NJDOT worker on breathing tube after deadly I-78 crash
Submitted by New Jersey Motor Vehicle Accident Lawyer, Jeffrey Hark
A veteran New Jersey Department of Transportation worker whose job is to protect co-workers was seriously injured herself in Friday’s fatal crash on Interstate 78 in Warren County.
Keli McCatharn, 50, of Phillipsburg, was seated in a DOT dump truck outfitted with a crash attenuator — a rear-mounted cushion designed to absorb impact and act as a buffer between moving traffic and DOT landscapers, according to New Jersey State Police.
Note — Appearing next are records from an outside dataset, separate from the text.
`config.mk`:
```
export PLATFORM = sky130hd
export DESIGN_NAME = lcd_seg_scanner
export DESIGN_NICKNAME = d
export VERILOG_FILES = /design/src/rtl/lcd_scan_pkg.sv /design/src/rtl/lcd_sync.sv /design/src/rtl/lcd_line_fetch.sv /design/src/rtl/lcd_seg_encode.sv /design/src/rtl/lcd_seg_scanner.sv
export SDC_FILE = /design/constraint.sdc
export NUM_CORES = 1
export LEC_CHECK = 0
export BUFFER_PORTS_ARGS = -buffer_cell sky130_fd_sc_hd__buf_4
export CAP_MARGIN = 10
export CORE_UTILIZATION = 25
export DETAILED_ROUTE_END_ITERATION = 12
export GPL_TIMING_DRIVEN = 0
export PLACE_DENSITY_LB_ADDON = 0.08
export SLEW_MARGIN = 20
export SYNTH_ARGS = -nofsm -noshare
export SYNTH_HDL_FRONTEND = slang
export SYNTH_SLANG_ARGS = --single-unit
```
`constraint.sdc`:
```
create_clock -name clk -period 6.03 [get_ports clk]
set_input_delay 0.603 -clock clk [delete_from_list [all_inputs] [get_ports clk]]
set_output_delay 0.603 -clock clk [all_outputs]
set_load 0.03 [all_outputs]
```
A crash about 10:45 a.m. in the eastbound lanes in Greenwich Township resulted in a pickup truck plowing into the back of the yellow-green DOT truck, which was straddling the left shoulder and grassy median.
A passenger in the pickup, 49-year-old Sarah Azakitvuc of McCaysville, Ga., died at the scene and her husband Frank, 58, was seriously injured.
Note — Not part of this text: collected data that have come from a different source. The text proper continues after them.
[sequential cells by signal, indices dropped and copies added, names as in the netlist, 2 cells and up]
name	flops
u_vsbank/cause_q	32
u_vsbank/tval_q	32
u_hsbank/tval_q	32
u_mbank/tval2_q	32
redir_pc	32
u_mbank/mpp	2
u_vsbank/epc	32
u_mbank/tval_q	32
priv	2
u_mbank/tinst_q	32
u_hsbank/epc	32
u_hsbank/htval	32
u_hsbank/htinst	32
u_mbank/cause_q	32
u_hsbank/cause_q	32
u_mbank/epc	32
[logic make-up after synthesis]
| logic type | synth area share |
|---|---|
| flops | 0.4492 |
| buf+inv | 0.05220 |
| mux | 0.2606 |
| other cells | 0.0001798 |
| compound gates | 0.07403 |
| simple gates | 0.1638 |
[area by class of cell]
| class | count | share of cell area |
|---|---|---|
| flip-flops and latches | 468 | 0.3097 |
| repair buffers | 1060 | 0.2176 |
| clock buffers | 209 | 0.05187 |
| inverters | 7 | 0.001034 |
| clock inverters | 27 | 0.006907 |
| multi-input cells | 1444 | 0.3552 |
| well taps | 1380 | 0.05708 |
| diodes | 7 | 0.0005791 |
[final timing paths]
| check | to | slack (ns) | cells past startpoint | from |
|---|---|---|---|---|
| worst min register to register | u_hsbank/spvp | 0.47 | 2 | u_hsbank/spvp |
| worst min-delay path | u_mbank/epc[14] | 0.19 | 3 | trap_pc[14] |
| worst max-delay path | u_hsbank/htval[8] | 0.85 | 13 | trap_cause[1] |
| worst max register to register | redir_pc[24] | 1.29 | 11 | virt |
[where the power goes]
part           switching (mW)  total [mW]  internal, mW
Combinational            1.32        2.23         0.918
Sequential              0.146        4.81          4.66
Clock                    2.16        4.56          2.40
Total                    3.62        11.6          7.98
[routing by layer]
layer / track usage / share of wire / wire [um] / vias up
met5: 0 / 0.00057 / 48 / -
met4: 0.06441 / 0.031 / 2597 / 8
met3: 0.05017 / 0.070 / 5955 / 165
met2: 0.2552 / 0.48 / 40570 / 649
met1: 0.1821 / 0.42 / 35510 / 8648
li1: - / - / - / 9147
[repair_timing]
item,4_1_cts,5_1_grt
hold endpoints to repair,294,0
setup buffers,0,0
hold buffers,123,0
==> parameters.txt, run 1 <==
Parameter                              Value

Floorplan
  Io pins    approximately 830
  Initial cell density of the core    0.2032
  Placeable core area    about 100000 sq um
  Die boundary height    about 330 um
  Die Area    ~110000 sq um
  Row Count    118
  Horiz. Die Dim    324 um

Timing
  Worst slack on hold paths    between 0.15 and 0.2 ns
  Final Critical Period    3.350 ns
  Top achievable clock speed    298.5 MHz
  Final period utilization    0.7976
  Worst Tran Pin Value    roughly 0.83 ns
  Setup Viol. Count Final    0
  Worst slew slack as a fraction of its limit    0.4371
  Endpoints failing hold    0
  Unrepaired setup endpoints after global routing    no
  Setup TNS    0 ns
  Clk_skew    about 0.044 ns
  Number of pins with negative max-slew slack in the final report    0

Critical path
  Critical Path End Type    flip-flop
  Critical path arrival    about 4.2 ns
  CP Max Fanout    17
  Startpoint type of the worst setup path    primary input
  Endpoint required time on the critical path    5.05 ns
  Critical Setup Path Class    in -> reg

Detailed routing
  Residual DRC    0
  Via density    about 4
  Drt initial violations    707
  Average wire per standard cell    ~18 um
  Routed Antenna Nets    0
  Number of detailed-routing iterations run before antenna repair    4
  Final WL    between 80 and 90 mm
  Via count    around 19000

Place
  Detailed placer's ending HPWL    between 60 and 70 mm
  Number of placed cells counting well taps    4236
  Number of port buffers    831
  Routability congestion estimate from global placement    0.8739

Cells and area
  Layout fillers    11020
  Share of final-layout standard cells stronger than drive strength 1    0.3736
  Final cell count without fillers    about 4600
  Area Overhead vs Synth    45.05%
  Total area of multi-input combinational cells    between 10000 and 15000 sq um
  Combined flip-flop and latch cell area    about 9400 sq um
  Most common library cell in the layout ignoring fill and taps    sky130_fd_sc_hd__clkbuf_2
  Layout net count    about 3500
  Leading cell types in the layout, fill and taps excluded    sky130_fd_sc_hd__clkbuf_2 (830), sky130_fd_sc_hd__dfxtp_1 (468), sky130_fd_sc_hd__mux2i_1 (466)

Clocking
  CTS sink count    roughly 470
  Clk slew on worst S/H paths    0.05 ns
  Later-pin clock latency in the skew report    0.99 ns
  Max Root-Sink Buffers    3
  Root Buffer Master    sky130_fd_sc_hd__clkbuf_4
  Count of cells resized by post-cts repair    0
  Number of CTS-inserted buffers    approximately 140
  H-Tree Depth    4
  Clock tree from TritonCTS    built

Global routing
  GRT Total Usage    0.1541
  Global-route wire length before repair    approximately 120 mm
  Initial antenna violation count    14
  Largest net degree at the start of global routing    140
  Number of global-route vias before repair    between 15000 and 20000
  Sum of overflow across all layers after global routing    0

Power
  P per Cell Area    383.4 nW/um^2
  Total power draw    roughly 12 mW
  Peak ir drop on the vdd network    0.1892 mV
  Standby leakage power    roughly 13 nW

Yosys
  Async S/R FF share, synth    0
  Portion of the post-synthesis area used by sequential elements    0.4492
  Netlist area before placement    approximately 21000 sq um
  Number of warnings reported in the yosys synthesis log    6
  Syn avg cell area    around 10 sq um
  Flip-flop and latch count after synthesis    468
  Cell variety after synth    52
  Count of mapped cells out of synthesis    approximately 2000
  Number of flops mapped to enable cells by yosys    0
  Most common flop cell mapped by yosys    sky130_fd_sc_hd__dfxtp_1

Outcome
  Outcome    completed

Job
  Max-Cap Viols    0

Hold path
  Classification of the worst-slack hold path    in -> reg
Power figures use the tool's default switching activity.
The attenuator did its job of protecting the workmen doing landscaping maintenance in the median but McCatharn took the brunt of the blow to the four-door DOT truck, said state police Sgt. Greg Williams.
On Monday, she was on a breathing tube in the intensive care unit at St. Luke’s University Hospital in Bethlehem, according to her husband, James McCatharn.
Keli suffered 10 broken ribs, five broken vertebra, a brain bleed and a collapsed lung, James McCatharn said.
“She’s come a long way since Friday,” he said. “She’s not able to speak because of the tube but she’ll open her eyes and she’ll squeeze my hand when I tell her it’s me. She’s got a long haul ahead of her but I think she’ll pull through.”
The couple have been married 18 years and she has worked with the DOT for 28 years, James said.
State police continue to investigate the crash that prompted the shutdown of the busy highway and snarled traffic in New Jersey and Pennsylvania for hours. It happened about 4.5 miles from the Pennsylvania line.
After being hit by a merging car, the Azakitvucs’ pickup rolled several times and crashed into the back of the state-owned truck, state police said.
James McCatharn said he’s grateful his wife is alive given the severity of the crash. He found out about it shortly after it happened from a co-worker who is a volunteer firefighter in the Phillipsburg area, he said.
“She was doing her job of protecting the other guys on the mowers,” he said of his wife. “She got banged up pretty good. It was a horrible crash.”